Face detection algorithms, for example, do not actually detect faces, though they claim to. Face detection merely detects face-like regions, assigning each with a confident score.

Algorithms are rule sets, and these rules are limited by the perceptual capacities of sensing technologies. This creates «perceptual topologies» that reflect how technology can or cannot see the world. In the first widely used face detection algorithm, developed in 2001 by Viola and Jones, the definition of a face relied on the available imagery of the time for training data. This comprised blurry, low resolution, grayscale CCTV imagery. The Viola-Jones face detection algorithm mirrored back the perceptual biases of low-resolution CCTV systems from the early 2000’s by encoding a blurry, noisy, grayscale definition of the human face. Understanding this perceptual topology can also help discover perceptual vulnerabilities. In my research for CV Dazzle (2010) and HyperFace (2016) I showed that the Viola-Jones Haar Cascade algorithm is vulnerable to presentation attacks using low-cost makeup and hair hacks that obscure the expected low resolution face features, primarily the nose-bridge area.

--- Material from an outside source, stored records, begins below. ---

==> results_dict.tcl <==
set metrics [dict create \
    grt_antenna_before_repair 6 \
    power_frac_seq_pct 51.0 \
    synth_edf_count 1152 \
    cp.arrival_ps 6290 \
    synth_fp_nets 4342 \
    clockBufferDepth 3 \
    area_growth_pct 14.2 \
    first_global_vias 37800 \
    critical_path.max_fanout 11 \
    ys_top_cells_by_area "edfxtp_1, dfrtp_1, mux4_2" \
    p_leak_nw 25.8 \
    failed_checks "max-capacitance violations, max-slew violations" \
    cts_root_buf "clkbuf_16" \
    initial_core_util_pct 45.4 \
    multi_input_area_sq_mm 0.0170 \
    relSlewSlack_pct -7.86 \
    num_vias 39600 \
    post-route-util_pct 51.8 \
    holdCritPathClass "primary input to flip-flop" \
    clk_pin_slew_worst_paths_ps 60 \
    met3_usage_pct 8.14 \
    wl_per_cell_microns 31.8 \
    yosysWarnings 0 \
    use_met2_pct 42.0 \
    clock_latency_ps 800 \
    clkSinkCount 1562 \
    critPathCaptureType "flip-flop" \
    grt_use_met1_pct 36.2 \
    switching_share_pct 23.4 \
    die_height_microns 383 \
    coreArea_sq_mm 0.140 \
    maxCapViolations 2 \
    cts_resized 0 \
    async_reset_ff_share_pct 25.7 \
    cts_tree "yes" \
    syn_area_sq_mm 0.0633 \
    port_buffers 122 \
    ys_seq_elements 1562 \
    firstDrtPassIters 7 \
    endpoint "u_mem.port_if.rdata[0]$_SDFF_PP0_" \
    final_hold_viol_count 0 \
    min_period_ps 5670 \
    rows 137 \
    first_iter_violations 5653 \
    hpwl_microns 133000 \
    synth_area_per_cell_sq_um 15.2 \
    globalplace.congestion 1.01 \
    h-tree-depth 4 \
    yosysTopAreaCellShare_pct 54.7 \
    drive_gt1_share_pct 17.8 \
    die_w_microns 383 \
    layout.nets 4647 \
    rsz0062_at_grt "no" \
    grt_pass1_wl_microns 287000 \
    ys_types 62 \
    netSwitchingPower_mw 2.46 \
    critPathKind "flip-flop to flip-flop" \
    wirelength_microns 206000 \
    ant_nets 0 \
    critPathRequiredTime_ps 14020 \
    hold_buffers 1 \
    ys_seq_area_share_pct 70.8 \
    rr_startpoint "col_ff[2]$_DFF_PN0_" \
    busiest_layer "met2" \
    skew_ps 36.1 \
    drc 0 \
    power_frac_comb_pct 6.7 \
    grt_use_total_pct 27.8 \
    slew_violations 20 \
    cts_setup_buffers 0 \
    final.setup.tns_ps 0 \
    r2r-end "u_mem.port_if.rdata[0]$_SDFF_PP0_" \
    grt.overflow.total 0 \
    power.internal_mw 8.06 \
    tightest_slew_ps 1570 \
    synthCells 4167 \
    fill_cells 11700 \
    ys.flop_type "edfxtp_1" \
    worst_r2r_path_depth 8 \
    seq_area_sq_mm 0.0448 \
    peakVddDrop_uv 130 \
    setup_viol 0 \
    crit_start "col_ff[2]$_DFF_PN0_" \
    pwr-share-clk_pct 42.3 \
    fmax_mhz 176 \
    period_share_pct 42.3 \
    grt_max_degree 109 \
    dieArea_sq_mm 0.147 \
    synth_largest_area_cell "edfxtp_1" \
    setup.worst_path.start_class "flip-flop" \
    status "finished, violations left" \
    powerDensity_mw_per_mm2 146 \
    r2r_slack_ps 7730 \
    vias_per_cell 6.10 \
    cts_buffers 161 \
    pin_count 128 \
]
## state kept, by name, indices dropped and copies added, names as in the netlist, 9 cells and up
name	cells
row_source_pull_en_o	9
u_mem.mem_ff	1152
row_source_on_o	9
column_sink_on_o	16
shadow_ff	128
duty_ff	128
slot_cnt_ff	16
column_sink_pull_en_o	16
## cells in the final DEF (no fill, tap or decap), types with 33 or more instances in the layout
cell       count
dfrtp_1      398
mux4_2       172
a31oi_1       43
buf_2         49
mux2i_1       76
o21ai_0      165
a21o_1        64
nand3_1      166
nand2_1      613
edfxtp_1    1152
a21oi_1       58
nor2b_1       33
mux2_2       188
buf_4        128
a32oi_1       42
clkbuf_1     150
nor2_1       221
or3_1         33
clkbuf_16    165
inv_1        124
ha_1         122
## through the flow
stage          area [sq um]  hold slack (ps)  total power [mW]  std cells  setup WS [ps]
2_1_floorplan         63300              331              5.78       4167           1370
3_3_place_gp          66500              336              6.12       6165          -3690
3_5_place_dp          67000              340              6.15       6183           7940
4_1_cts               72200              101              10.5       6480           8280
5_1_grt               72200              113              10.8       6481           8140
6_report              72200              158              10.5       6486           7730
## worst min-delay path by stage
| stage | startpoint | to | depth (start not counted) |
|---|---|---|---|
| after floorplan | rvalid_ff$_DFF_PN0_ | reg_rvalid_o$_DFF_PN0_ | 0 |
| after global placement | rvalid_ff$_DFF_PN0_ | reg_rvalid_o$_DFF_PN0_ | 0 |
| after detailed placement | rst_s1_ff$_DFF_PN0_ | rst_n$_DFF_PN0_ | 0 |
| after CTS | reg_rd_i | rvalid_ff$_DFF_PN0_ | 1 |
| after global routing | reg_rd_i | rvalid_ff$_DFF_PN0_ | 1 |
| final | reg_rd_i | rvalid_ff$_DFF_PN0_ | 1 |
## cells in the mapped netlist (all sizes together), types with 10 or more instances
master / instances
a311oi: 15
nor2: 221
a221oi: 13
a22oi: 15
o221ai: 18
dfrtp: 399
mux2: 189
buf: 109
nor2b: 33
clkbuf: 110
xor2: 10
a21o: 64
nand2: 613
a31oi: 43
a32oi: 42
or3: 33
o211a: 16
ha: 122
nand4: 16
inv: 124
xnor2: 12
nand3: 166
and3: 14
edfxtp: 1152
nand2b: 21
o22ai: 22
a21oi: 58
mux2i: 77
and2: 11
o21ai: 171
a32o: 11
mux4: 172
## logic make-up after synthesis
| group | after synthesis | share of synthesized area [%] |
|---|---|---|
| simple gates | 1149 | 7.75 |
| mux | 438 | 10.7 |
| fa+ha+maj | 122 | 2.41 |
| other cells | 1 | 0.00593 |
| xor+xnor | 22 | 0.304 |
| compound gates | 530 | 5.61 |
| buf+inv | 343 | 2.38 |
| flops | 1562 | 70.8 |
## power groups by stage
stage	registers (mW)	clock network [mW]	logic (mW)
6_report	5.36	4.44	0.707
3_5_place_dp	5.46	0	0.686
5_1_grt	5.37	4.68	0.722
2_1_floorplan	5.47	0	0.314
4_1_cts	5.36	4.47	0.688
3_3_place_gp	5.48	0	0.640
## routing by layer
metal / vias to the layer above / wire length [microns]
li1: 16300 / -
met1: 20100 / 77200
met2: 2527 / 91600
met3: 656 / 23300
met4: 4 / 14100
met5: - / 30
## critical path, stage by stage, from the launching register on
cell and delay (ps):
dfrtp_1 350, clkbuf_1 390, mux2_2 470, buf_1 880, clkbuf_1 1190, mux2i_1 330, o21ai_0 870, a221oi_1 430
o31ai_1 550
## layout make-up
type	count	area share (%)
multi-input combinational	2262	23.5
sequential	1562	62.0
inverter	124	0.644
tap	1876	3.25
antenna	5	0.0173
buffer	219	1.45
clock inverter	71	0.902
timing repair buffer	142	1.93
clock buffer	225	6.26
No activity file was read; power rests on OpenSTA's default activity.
**config.mk**
```make
export PLATFORM = sky130hd
export DESIGN_NAME = rstseq_top
export DESIGN_NICKNAME = d
export VERILOG_FILES = /design/src/rstseq_pkg.sv /design/src/rstseq_filter.sv /design/src/rstseq_top.sv
export SDC_FILE = /design/constraint.sdc
export NUM_CORES = 1
export LEC_CHECK = 0
export BUFFER_PORTS_ARGS = -buffer_cell sky130_fd_sc_hd__clkbuf_2
export CORE_ASPECT_RATIO = 0.75
export CORE_MARGIN = 3
export CORE_UTILIZATION = 45
export CTS_CLUSTER_SIZE = 16
export DETAILED_ROUTE_END_ITERATION = 6
export GPL_ROUTABILITY_DRIVEN = 0
export MAX_ROUTING_LAYER = met4
export PLACE_DENSITY = 0.78
export RECOVER_POWER = 25
export SYNTH_ARGS = -nofsm -noshare
export SYNTH_HDL_FRONTEND = slang
export SYNTH_SLANG_ARGS = --single-unit
export TNS_END_PERCENT = 20
```
**constraint.sdc**
```tcl
create_clock -name clk -period 3.9 [get_ports clk]
set_clock_uncertainty 0.05 [all_clocks]
set_input_delay 0.78 -clock clk [delete_from_list [all_inputs] [get_ports clk]]
set_output_delay 0.78 -clock clk [all_outputs]
set_load 0.005 [all_outputs]
```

By simply inverting the blocky features of their Haar Cascade algorithm with long hair or bold makeup patterns, faces could effectively disappear from security systems. Another vulnerability of the Haar Cascade algorithm is its reliance on open-source face detection profiles, which can be reverse-engineered to produce the most face-like face. In 2016, I exploited this vulnerability for the HyperFace project to fool (now outdated) face detection systems into thinking dozens of human faces existed in a pink, pixellated graphic on a fashion accessory.

In Paglen’s ImageNet Roulette he excavates the flawed taxonomies that persisted in the WordNet labeling system that was used to label ImageNet, then purposefully trained a flawed image classification algorithm to demonstrate the dangers of racist and misogynistic classification structures.

Becoming training data is political, especially when that data is biometric. But resistance to militarized face recognition and citywide mass surveillance can only happen at a collective level. At a personal level, the dynamics and attacks that were once possible to defeat the Viola-Jones Haar Cascade algorithm are no longer relevant. Neural networks are anti-fragile. Attacking makes them stronger. So-called adversarial attacks are rarely adversarial in nature. Most often they are used to fortify a neural network. In the new optical regime of computer vision every image is a weight, every face is a bias, and every body is a commodity in a global information supply chain.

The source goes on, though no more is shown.